The decomposition repeatedly applies low-pass and high-pass filtering with downsampling, producing coefficient sets of varying lengths. If the decomposition level is omitted, a maximum valid level is chosen automatically from the signal length and wavelet filter length.
Let x[n] be the input signal. At each level j, approximation and detail coefficients are produced by filtered and downsampled sequences:
cA_j[k] = \sum_n x_j[n] h[2k-n], \quad cD_j[k] = \sum_n x_j[n] g[2k-n]

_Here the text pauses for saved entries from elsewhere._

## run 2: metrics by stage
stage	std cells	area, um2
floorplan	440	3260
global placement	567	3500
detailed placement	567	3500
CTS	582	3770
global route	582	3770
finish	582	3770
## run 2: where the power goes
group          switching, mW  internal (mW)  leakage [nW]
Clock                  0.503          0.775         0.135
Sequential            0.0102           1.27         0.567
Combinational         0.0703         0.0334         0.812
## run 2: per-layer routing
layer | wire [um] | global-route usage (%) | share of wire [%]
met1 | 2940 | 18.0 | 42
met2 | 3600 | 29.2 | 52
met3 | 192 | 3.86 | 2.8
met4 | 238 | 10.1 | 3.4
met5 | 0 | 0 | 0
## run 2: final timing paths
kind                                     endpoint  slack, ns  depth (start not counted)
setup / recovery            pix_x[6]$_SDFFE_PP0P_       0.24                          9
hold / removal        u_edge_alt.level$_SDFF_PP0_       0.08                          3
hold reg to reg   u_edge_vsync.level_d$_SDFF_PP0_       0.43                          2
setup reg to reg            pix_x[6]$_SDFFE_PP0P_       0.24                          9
`src/rtl/display_scan_ctrl_pkg.sv`:
```
// Shared constants and helpers for the four-digit multiplexed display scanner.
package display_scan_ctrl_pkg;

    localparam logic [1:0] ST_IDLE  = 2'd0;
    localparam logic [1:0] ST_BLANK = 2'd1;
    localparam logic [1:0] ST_SHOW  = 2'd2;

    localparam logic [3:0] ANODES_OFF = 4'b1111;

    typedef struct packed {
        logic        lz_en;
        logic [3:0]  dots;
        logic [15:0] digits;
    } disp_data_t;

    function automatic logic [3:0] digit_sel(input logic [15:0] digits, input logic [1:0] idx);
        return digits[idx*4 +: 4];
    endfunction

    function automatic logic [3:0] anode_on(input logic [1:0] idx);
        return ~(4'b0001 << idx);
    endfunction

endpackage

```
`src/rtl/display_scan_ctrl_lz_mask.sv`:
```
// Leading-zero suppression mask: bit i set when digit i and every higher digit are zero.
module lz_mask
    import display_scan_ctrl_pkg::*;
(
    input  logic [15:0] i_digits,
    input  logic        i_lz_en,
    output logic [3:0]  o_suppress
);

    logic w_z3;
    logic w_z2;
    logic w_z1;

    assign w_z3 = (digit_sel(i_digits, 2'd3) == 4'd0);
    assign w_z2 = (digit_sel(i_digits, 2'd2) == 4'd0);
    assign w_z1 = (digit_sel(i_digits, 2'd1) == 4'd0);

    // Digit 0 always shows so a zero value still displays "0".
    assign o_suppress = {i_lz_en & w_z3,
                         i_lz_en & w_z3 & w_z2,
                         i_lz_en & w_z3 & w_z2 & w_z1,
                         1'b0};

endmodule

```
`src/rtl/display_scan_ctrl.sv`:
```
// Four-digit 7-segment scan controller with blanking gaps, shadow/active
// double buffering applied only at frame boundaries, and leading-zero blanking.
module display_scan_ctrl
    import display_scan_ctrl_pkg::*;
#(
    parameter int SHOW_CYC  = 50000,
    parameter int BLANK_CYC = 500
) (
    input  logic        clk,
    input  logic        rst_n,
    input  logic        en,
    input  logic        load,
    input  logic [15:0] digits,
    input  logic [3:0]  dots,
    input  logic        lz_en,
    output logic [3:0]  digit_out,
    output logic        dot_out,
    output logic [3:0]  an,
    output logic        frame_start,
    output logic        pending
);

    localparam int MAX_CYC = (SHOW_CYC > BLANK_CYC) ? SHOW_CYC : BLANK_CYC;
    localparam int CW      = $clog2(MAX_CYC + 1);
    localparam logic [CW-1:0] SHOW_LAST  = CW'(SHOW_CYC - 1);
    localparam logic [CW-1:0] BLANK_LAST = CW'(BLANK_CYC - 1);

    logic [1:0]    r_state;
    logic [1:0]    r_idx;
    logic [CW-1:0] r_cnt;
    logic          r_arm;
    disp_data_t    r_active;
    disp_data_t    r_shadow;
    logic          r_pending;
    logic [3:0]    r_an;
    logic [3:0]    r_digit;
    logic          r_dot;
    logic          r_fs;

    logic [1:0]    w_state_nxt;
    logic [1:0]    w_idx_nxt;
    logic [CW-1:0] w_cnt_nxt;
    logic          w_fs_nxt;
    logic          w_update;
    disp_data_t    w_active_nxt;
    disp_data_t    w_shadow_nxt;
    logic          w_pending_nxt;
    logic [3:0]    w_suppress;
    logic [3:0]    w_digit_nxt;
    logic          w_dot_nxt;
    logic [3:0]    w_an_nxt;

    // NOTE: every always_comb output gets a default first so no path leaves it
    // unassigned, which would otherwise infer a latch.
    always_comb begin
        w_state_nxt = r_state;
        w_idx_nxt   = r_idx;
        w_cnt_nxt   = r_cnt;
        w_fs_nxt    = 1'b0;
        if (!en) begin
            w_state_nxt = ST_IDLE;
            w_idx_nxt   = 2'd0;
            w_cnt_nxt   = '0;
        end else begin
            case (r_state)
                ST_IDLE: begin
                    // r_arm holds off the first move until the second edge after reset.
                    if (r_arm) begin
                        w_state_nxt = ST_BLANK;
                        w_idx_nxt   = 2'd0;
                        w_cnt_nxt   = '0;
                        w_fs_nxt    = 1'b1;
                    end
                end
                ST_BLANK: begin
                    if (r_cnt == BLANK_LAST) begin
                        w_state_nxt = ST_SHOW;
                        w_cnt_nxt   = '0;
                    end else begin
                        w_cnt_nxt = r_cnt + 1'b1;
                    end
                end
                ST_SHOW: begin
                    if (r_cnt == SHOW_LAST) begin
                        w_state_nxt = ST_BLANK;
                        w_cnt_nxt   = '0;
                        w_idx_nxt   = r_idx + 2'd1;
                        w_fs_nxt    = (r_idx == 2'd3);
                    end else begin
                        w_cnt_nxt = r_cnt + 1'b1;
                    end
                end
                default: begin
                    w_state_nxt = ST_IDLE;
                    w_idx_nxt   = 2'd0;
                    w_cnt_nxt   = '0;
                end
            endcase
        end
    end

    // The swap happens on the edge entering the frame_start cycle, so the whole
    // frame, including its first blanking slot, uses one consistent data set.
    assign w_update      = w_fs_nxt & r_pending;
    assign w_active_nxt  = w_update ? r_shadow : r_active;
    assign w_shadow_nxt  = load ? disp_data_t'{lz_en, dots, digits} : r_shadow;
    assign w_pending_nxt = load | (r_pending & ~w_update);

    lz_mask u_lz_mask (
        .i_digits   (w_active_nxt.digits),
        .i_lz_en    (w_active_nxt.lz_en),
        .o_suppress (w_suppress)
    );

    assign w_digit_nxt = digit_sel(w_active_nxt.digits, w_idx_nxt);
    assign w_dot_nxt   = w_active_nxt.dots[w_idx_nxt];

    always_comb begin
        w_an_nxt = ANODES_OFF;
        if (w_state_nxt == ST_SHOW && !(w_suppress[w_idx_nxt] && !w_dot_nxt))
            w_an_nxt = anode_on(w_idx_nxt);
    end

    // NOTE: sequential state uses non-blocking assignments only; the small
    // active/shadow registers are reset too because they feed visible outputs.
    always_ff @(posedge clk or negedge rst_n) begin
        if (!rst_n) begin
            r_state   <= ST_IDLE;
            r_idx     <= 2'd0;
            r_cnt     <= '0;
            r_arm     <= 1'b0;
            r_active  <= '0;
            r_shadow  <= '0;
            r_pending <= 1'b0;
            r_an      <= ANODES_OFF;
            r_digit   <= 4'd0;
            r_dot     <= 1'b0;
            r_fs      <= 1'b0;
        end else begin
            r_state   <= w_state_nxt;
            r_idx     <= w_idx_nxt;
            r_cnt     <= w_cnt_nxt;
            r_arm     <= 1'b1;
            r_active  <= w_active_nxt;
            r_shadow  <= w_shadow_nxt;
            r_pending <= w_pending_nxt;
            r_an      <= w_an_nxt;
            r_digit   <= w_digit_nxt;
            r_dot     <= w_dot_nxt;
            r_fs      <= w_fs_nxt;
        end
    end

    assign an          = r_an;
    assign digit_out   = r_digit;
    assign dot_out     = r_dot;
    assign frame_start = r_fs;
    assign pending     = r_pending;

endmodule

```
--- config.mk ---
export PLATFORM = sky130hd
export DESIGN_NAME = cmp_result_monitor_flat
export DESIGN_NICKNAME = d
export VERILOG_FILES = /design/src/rtl/cmp_pkg.sv /design/src/rtl/cmp_result_monitor_if.sv /design/src/rtl/sat_counter.sv /design/src/rtl/cmp_result_monitor.sv /design/src/flat_wrapper.sv
export SDC_FILE = /design/constraint.sdc
export NUM_CORES = 1
export LEC_CHECK = 0
export ABC_CLOCK_PERIOD_IN_PS = 2690
export CORE_MARGIN = 4
export CORE_UTILIZATION = 55
export DETAILED_ROUTE_END_ITERATION = 8
export PLACE_DENSITY = 0.95
export SLEW_MARGIN = 20
export SYNTH_ARGS = -nofsm -noshare
export SYNTH_HDL_FRONTEND = slang
export SYNTH_SLANG_ARGS = --single-unit
--- constraint.sdc ---
create_clock -name clk -period 2.69 [get_ports clk]
set_clock_uncertainty 0.1 [all_clocks]
set_input_delay 0.538 -clock clk [delete_from_list [all_inputs] [get_ports clk]]
set_output_delay 0.538 -clock clk [all_outputs]
set_load 0.05 [all_outputs]
--- src/rtl/cmp_pkg.sv ---
// Shared definitions for the comparator result monitor.
// - FSM state encoding for the equal-run tracker
// - one-hot result vector constants, ordered {lt, eq, gt}
// - is_legal(): true when exactly one comparator output is high
package cmp_pkg;

  localparam logic [1:0] ST_IDLE     = 2'd0;
  localparam logic [1:0] ST_TRACK_EQ = 2'd1;
  localparam logic [1:0] ST_MATCHED  = 2'd2;

  localparam logic [2:0] RES_LT = 3'b100;
  localparam logic [2:0] RES_EQ = 3'b010;
  localparam logic [2:0] RES_GT = 3'b001;

  function automatic logic is_legal(input logic [2:0] res);
    return (res == RES_LT) || (res == RES_EQ) || (res == RES_GT);
  endfunction

endpackage
## src/rtl/permute_pkg.sv

```systemverilog
// Shared types for the lane-permutation stage: permutation selector and the
// mapping that turns a forward selector into its inverse for decrypt beats.
package permute_pkg;

  typedef enum logic [1:0] {
    PERM_SWAP = 2'd0,
    PERM_REV  = 2'd1,
    PERM_ROTL = 2'd2,
    PERM_ROTR = 2'd3
  } perm_sel_e;

  // SWAP and REV undo themselves; the two rotations undo each other.
  function automatic perm_sel_e inv_sel(perm_sel_e sel, logic dec);
    perm_sel_e r;
    r = sel;
    if (dec) begin
      case (sel)
        PERM_ROTL: r = PERM_ROTR;
        PERM_ROTR: r = PERM_ROTL;
        default:   r = sel;
      endcase
    end
    return r;
  endfunction

endpackage

```

## src/rtl/permute_net.sv

```systemverilog
// Combinational lane mapping: w[i] = a[src(i)], with lane indices taken
// mod LANES. Build option: define PERMUTE_INVERSE_EN to honour dec (inverse
// permutation); without it dec has no effect.
module permute_net
  import permute_pkg::*;
#(
  parameter int LANES  = 4,
  parameter int LANE_W = 8
) (
  input  logic [LANES*LANE_W-1:0] a,
  input  perm_sel_e               sel,
  input  logic                    dec,
  output logic [LANES*LANE_W-1:0] w
);

  localparam int IDX_W = $clog2(LANES);

  perm_sel_e eff_sel;

`ifdef PERMUTE_INVERSE_EN
  assign eff_sel = inv_sel(sel, dec);
`else
  logic unused_dec;
  assign unused_dec = dec;
  assign eff_sel    = sel;
`endif

  // Index arithmetic is done at IDX_W bits so wrap-around is free (LANES is a power of two).
  always_comb begin
    logic [IDX_W-1:0] idx;
    logic [IDX_W-1:0] src;
    w   = '0;
    idx = '0;
    src = '0;
    for (int i = 0; i < LANES; i++) begin
      idx = IDX_W'(i);
      case (eff_sel)
        PERM_SWAP: src = idx ^ IDX_W'(1);
        PERM_REV:  src = ~idx;
        PERM_ROTL: src = idx + IDX_W'(1);
        default:   src = idx - IDX_W'(1);
      endcase
      w[i*LANE_W +: LANE_W] = a[int'(src)*LANE_W +: LANE_W];
    end
  end

endmodule

```

## src/rtl/permute_stage.sv

```systemverilog
// Handshaked lane-permutation stage: permutes on the input side, then holds
// beats in an output register plus one skid register so in_ready can be a
// flop. Build option: PERMUTE_INVERSE_EN enables the in_dec inverse path.
module permute_stage
  import permute_pkg::*;
#(
  parameter int LANES  = 4,
  parameter int LANE_W = 8,
  parameter int CNT_W  = 16
) (
  input  logic                    clk,
  input  logic                    reset_n,
  input  logic                    in_valid,
  output logic                    in_ready,
  input  logic [LANES*LANE_W-1:0] in_data,
  input  logic [1:0]              in_sel,
  input  logic                    in_dec,
  output logic                    out_valid,
  input  logic                    out_ready,
  output logic [LANES*LANE_W-1:0] out_data,
  output logic [CNT_W-1:0]        beat_count
);

  localparam int DW = LANES * LANE_W;

  if (LANES < 4 || (LANES & (LANES - 1)) != 0) begin : g_bad_lanes
    $error("permute_stage: LANES must be a power of two >= 4");
  end

  logic [DW-1:0] perm_p0;
  logic          in_rdy_q;
  logic          skid_vld_p1;
  logic [DW-1:0] skid_data_p1;
  logic          in_fire;
  logic          out_fire;
  logic          out_vld_nxt;
  logic [DW-1:0] out_data_nxt;
  logic          skid_vld_nxt;
  logic [DW-1:0] skid_data_nxt;

  permute_net #(
    .LANES  (LANES),
    .LANE_W (LANE_W)
  ) u_net (
    .a   (in_data),
    .sel (perm_sel_e'(in_sel)),
    .dec (in_dec),
    .w   (perm_p0)
  );

  // reset_n gates the flop so beats offered while in reset are never taken.
  assign in_ready = in_rdy_q & reset_n;
  assign in_fire  = in_valid & in_ready;
  assign out_fire = out_valid & out_ready;

  // Next-state of the two-entry buffer; in_fire implies skid is empty.
  always_comb begin
    out_vld_nxt   = out_valid;
    out_data_nxt  = out_data;
    skid_vld_nxt  = skid_vld_p1;
    skid_data_nxt = skid_data_p1;
    if (out_fire) begin
      if (skid_vld_p1) begin
        out_data_nxt = skid_data_p1;
        skid_vld_nxt = 1'b0;
      end else begin
        out_vld_nxt = 1'b0;
      end
    end
    if (in_fire) begin
      if (!out_valid || (out_ready && !skid_vld_p1)) begin
        out_vld_nxt  = 1'b1;
        out_data_nxt = perm_p0;
      end else begin
        skid_vld_nxt  = 1'b1;
        skid_data_nxt = perm_p0;
      end
    end
  end

  // ---- stage p1: output register, skid flags, ready flop and beat counter ----
  always_ff @(posedge clk) begin
    if (!reset_n) begin
      out_valid   <= 1'b0;
      out_data    <= '0;
      skid_vld_p1 <= 1'b0;
      in_rdy_q    <= 1'b0;
      beat_count  <= '0;
    end else begin
      out_valid   <= out_vld_nxt;
      out_data    <= out_data_nxt;
      skid_vld_p1 <= skid_vld_nxt;
      in_rdy_q    <= ~skid_vld_nxt;
      if (out_fire) beat_count <= beat_count + CNT_W'(1);
    end
  end

  // Skid payload is only meaningful while skid_vld_p1 is set, so it needs no reset.
  always_ff @(posedge clk) begin
    skid_data_p1 <= skid_data_nxt;
  end

endmodule

```

## config.mk

```make
export PLATFORM = sky130hd
export DESIGN_NAME = permute_stage
export DESIGN_NICKNAME = d
export VERILOG_FILES = /design/src/rtl/permute_pkg.sv /design/src/rtl/permute_net.sv /design/src/rtl/permute_stage.sv
export SDC_FILE = /design/constraint.sdc
export NUM_CORES = 1
export LEC_CHECK = 0
export CAP_MARGIN = 20
export CORE_ASPECT_RATIO = 0.8
export CORE_MARGIN = 4
export CORE_UTILIZATION = 50
export CTS_CLUSTER_SIZE = 28
export DETAILED_ROUTE_END_ITERATION = 6
export GPL_TIMING_DRIVEN = 0
export PLACE_DENSITY = 0.8
export SLEW_MARGIN = 10
export SYNTH_ARGS = -nofsm -noshare
export SYNTH_HDL_FRONTEND = slang
export SYNTH_SLANG_ARGS = --single-unit
```

## constraint.sdc

```tcl
create_clock -name clk -period 3.1 [get_ports clk]
set_clock_uncertainty 0.15 [all_clocks]
set_input_delay 0.465 -clock clk [delete_from_list [all_inputs] [get_ports clk]]
set_output_delay 0.465 -clock clk [all_outputs]
set_load 0.02 [all_outputs]
```

---- Yosys cells after proc, flatten, opt, wreduce, memory -nomap -nowiden ----
Index checks and enable logic that the tools add are counted.
word-level totals
  bits in registers ....................... 83
  input bits .............................. 39
  output and inout bits ................... 50
  word-level logic and storage cells ...... 41
cells by class
  $add $sub $neg .......................... 1
  eq/ne operators ......................... 2
  shifts and indexed selects .............. 4
  multiplexer cells ....................... 15
  bitwise logic cells ..................... 5
  reductions and logical operators ........ 8
operators by type and width
  kind                   number
  $mux 32                4
  $shiftx 32x6->8        4
  $add 16x1->16 const B  1
  $mux 2                 4
  $mux 1                 7
  $reduce_or 2->1        2
  $and 1x1->1            3
  $eq 2x1->1 const B     1
  $eq 2x2->1 const B     1
  $logic_not 1->1        2
  $logic_not 2->1        1
  $not 1->1              2
  $reduce_and 2->1       1
  $logic_and 1x1->1      1
  $logic_or 1x1->1       1

---- Longest topological paths before layout ----
  depth in word-level cells ............... 6
  depth in mapped cells ................... 9
  mapped depth without buffers ............ 6

---- Cells and area by module ----
A second synthesis with hierarchy kept.
unflattened totals
  cell total of the unflattened synthesis .. 315
  area total of the unflattened synthesis .. 3764.9 µm²
by module, submodules not included
  module         times used  cells each  area each (µm²)  sequential area each (µm²)
  permute_stage  1           274         3234.4           1981.9
  permute_net    1           41          530.5            0.0

---- Worst setup path after synthesis ----
No wires, ideal clock.
  path kind ............................... register to register
  start point ............................. register out_valid
  end point ............................... register skid_data_p1[0] (enable)
  setup time .............................. 0.422 ns
  arrival time ............................ 2.125 ns
  required time ........................... 2.528 ns
  slack ................................... 0.403 ns
  stages on the path, launching flop included .. 4
  path buffers ............................ 1
  period minus slack after synthesis ...... 2.697 ns
  path through ............................ dfxtp_1 > buf_4 > nand3_1 > nor2_1
on the way
  longest elaborated chain between the ends .. 4
RTL lines
  what                        line                  RTL
  start, declared             permute_stage.sv:18   output logic out_valid,
  start signal, assigned      permute_stage.sv:90   out_valid <= out_vld_nxt;
  $logic_not 1->1             permute_stage.sv:71   if (!out_valid || (out_ready && !skid_vld_p1)) begin
  $logic_or 1x1->1            permute_stage.sv:71
  $not 1->1 (no line)         n/a
  $reduce_and 2->1 (no line)  n/a
  end signal, assigned        permute_stage.sv:100  skid_data_p1 <= skid_data_nxt;
  end, declared               permute_stage.sv:33   logic [DW-1:0] skid_data_p1;
Every way passes these cells.
A chain may end at the register's enable or synchronous reset.

---- Final worst setup path ----
  start point ............................. input port reset_n
  end point ............................... output port in_ready
on the way
  longest elaborated chain between the ends .. 1
RTL lines
  what             line                 RTL
  start, declared  permute_stage.sv:12  input logic reset_n,
  $and 1x1->1      permute_stage.sv:52  assign in_ready = in_rdy_q & reset_n;
  end, declared    permute_stage.sv:14  output logic in_ready,
Every way passes these cells.

==> results.json <==
{
  "run_status": "completed",
  "post_cts_resized": 0,
  "timing.final.hold_violations": 0,
  "synth_sequential_area_ratio_pct": 53.2,
  "fin_worst_hold_slack_ps": 294,
  "ff2ff_path_depth": 4,
  "post_synth_most_frequent_cells": "dfxtp_1 (51), nor2_1 (45), mux2i_1 (34)",
  "reg2reg_slack_ps": 1380,
  "chip_width_um": 105,
  "track_usage_pct": 20.3,
  "sequentialPowerShare_pct": 49.9,
  "storage_element_area_mm2": 0.00198,
  "floorplan.die_area_mm2": 0.00891,
  "cts-buffers-inserted": 9,
  "final_layout_size_suffix_gt1_share_pct": 17.9,
  "detail_route.iter0.violations": 178,
  "ys_seq_elements": 83,
  "worst-endpoint-arrival_ps": 1880,
  "routed_wire_length_per_instance_um": 17.4,
  "synth_top_area_share_pct": 27.4,
  "finalWeightedCongestion": 0.801,
  "num_vias": 2766,
  "timing.max_slew.rel_slack_pct": 54.0,
  "rows": 27,
  "synth.yosys.warnings": 0,
  "first_global_vias": 2814,
  "yosysMostFrequentCell": "dfxtp_1",
  "ctsRootBufferMaster": "clkbuf_8",
  "post_synth_main_area_contributors": "dfxtp_1 (27%), edfxtp_1 (26%), mux2_2 (9.7%)",
  "ctsHtreeMaxLevel": 3,
  "power_density_mw_per_mm2": 478,
  "holdCritStartpoint": "out_ready",
  "drv.max_cap_violation_count": 0,
  "holdPathEnd": "beat_count[1]$_SDFFE_PN0P_",
  "antenna_violating_nets_post_route": 0,
  "cell_accounting_for_the_most_synthesized_area": "dfxtp_1",
  "report.final.setup_viol": 0,
  "timing.hold.worst.class": "input port to flop",
  "total_leakage_power_uw": 0.00196,
  "nFillCells": 551,
  "wp_buf_inv": 2,
  "fin_nets": 455,
  "cp_slowest_cell": "clkdlybuf4s50_1",
  "mappedNetlistNets": 358,
  "cells_along_the_critical_path": "clkdlybuf4s50_1 -> and2_1 -> clkdlybuf4s50_1",
  "timing_max_transition_violations_final": 0,
  "areaGrowthSynthToFinish_pct": 33.1,
  "required_ps": 2480,
  "worstSkewPairLatency_ps": 350,
  "p_clk_share_pct": 37.1,
  "first_pass_grt_wire_length_mm": 14.3,
  "syn_inst": 316,
  "fp.coreArea_mm2": 0.00706,
  "hold_fix_buffers_cts": 0,
  "timing.setup.critical_path_class": "input port to output port",
  "synthArstFlopShare_pct": 0,
  "synth_flop_cell": "dfxtp_1",
  "ir_drop_mv": 0.301,
  "place.detailed.instances": 489,
  "post_cts_buffers": 0,
  "start_util_pct": 52.8,
  "grt_start_max_net_pins": 29,
  "detailedRoute.firstPassIterationCount": 4,
  "post_dp_cell_area_mm2": 0.00471,
  "post_drt_via_cell_ratio": 5.48,
  "ctsLongestPathBuffers": 2,
  "net-switching-power_uw": 538,
  "cts.sinks": 83,
  "critical_path.top_delay_family": "buffers and inverters",
  "timing.rr.end": "beat_count[15]$_SDFFE_PN0P_",
  "die-height_um": 85.2,
  "cts.clk_slew.worst_paths_ps": 90,
  "hpwl_mm": 6.44,
  "pin_count": 89,
  "grt_setup_unrepaired": "no",
  "internal_power_component_uw": 1830,
  "multi_input_comb_area_mm2": 0.00160,
  "endpoint_kind": "output port",
  "antenna_found_initial": 0,
  "rr_startpoint": "beat_count[3]$_SDFFE_PN0P_",
  "final_cell_count_no_fill": 505,
  "critical_path_max_stage_delay_ps": 620,
  "antenna-diode-count": 0,
  "finalWorstPathRequiredPeriod_ps": 2490,
  "switching_share_pct": 22.7,
  "critical_path.most_common_cell": "clkdlybuf4s50_1",
  "netlist-cell-type-count": 38,
  "syn-cell-area_mm2": 0.00373,
  "combinationalPowerShare_pct": 13.0,
  "final_clock_period_utilization_by_the_worst_path_pct": 80.4,
  "max_clock_freq_mhz": 401,
  "hold_depth": 3,
  "count_of_input_and_output_buffers": 85,
  "final_cell_area_mm2": 0.00496,
  "measured_slew_at_the_worst_slew_check_pin_ps": 690,
  "globalRouteOverflowTotal": 0,
  "synth_edf_count": 32,
  "worstSetupStartpointType": "input port",
  "postRouteWirelength_mm": 8.77,
  "worst-path-max-fanout": 8,
  "syn_area_per_cell_um2": 11.8,
  "drcViolationCount": 0,
  "cts_tree": "yes"
}
-- power by group through the flow --
stage	combinational, uW	clock (uW)	sequential, uW
floorplan	136	0	1230
global placement	299	0	1210
detailed placement	308	0	1210
CTS	311	893	1180
global route	332	944	1190
finish	309	878	1180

where h and g are analysis low-pass and high-pass filters and x_{j+1} = cA_j.
Excel Usage
=WAVEDEC(data, wavelet, wavedec_mode, level, axis)data(list[list], required): Input signal values as an Excel range.wavelet(str, required): Wavelet name (for example db1, db2, sym5).wavedec_mode(str, optional, default: “symmetric”): Signal extension mode.level(int, optional, default: null): Decomposition level (if empty, the maximum valid level is used).axis(int, optional, default: -1): Axis index for decomposition.
Returns (list[list]): Coefficient arrays as rows ordered as [cA_n, cD_n, …, cD1], padded with blanks to form a rectangular range.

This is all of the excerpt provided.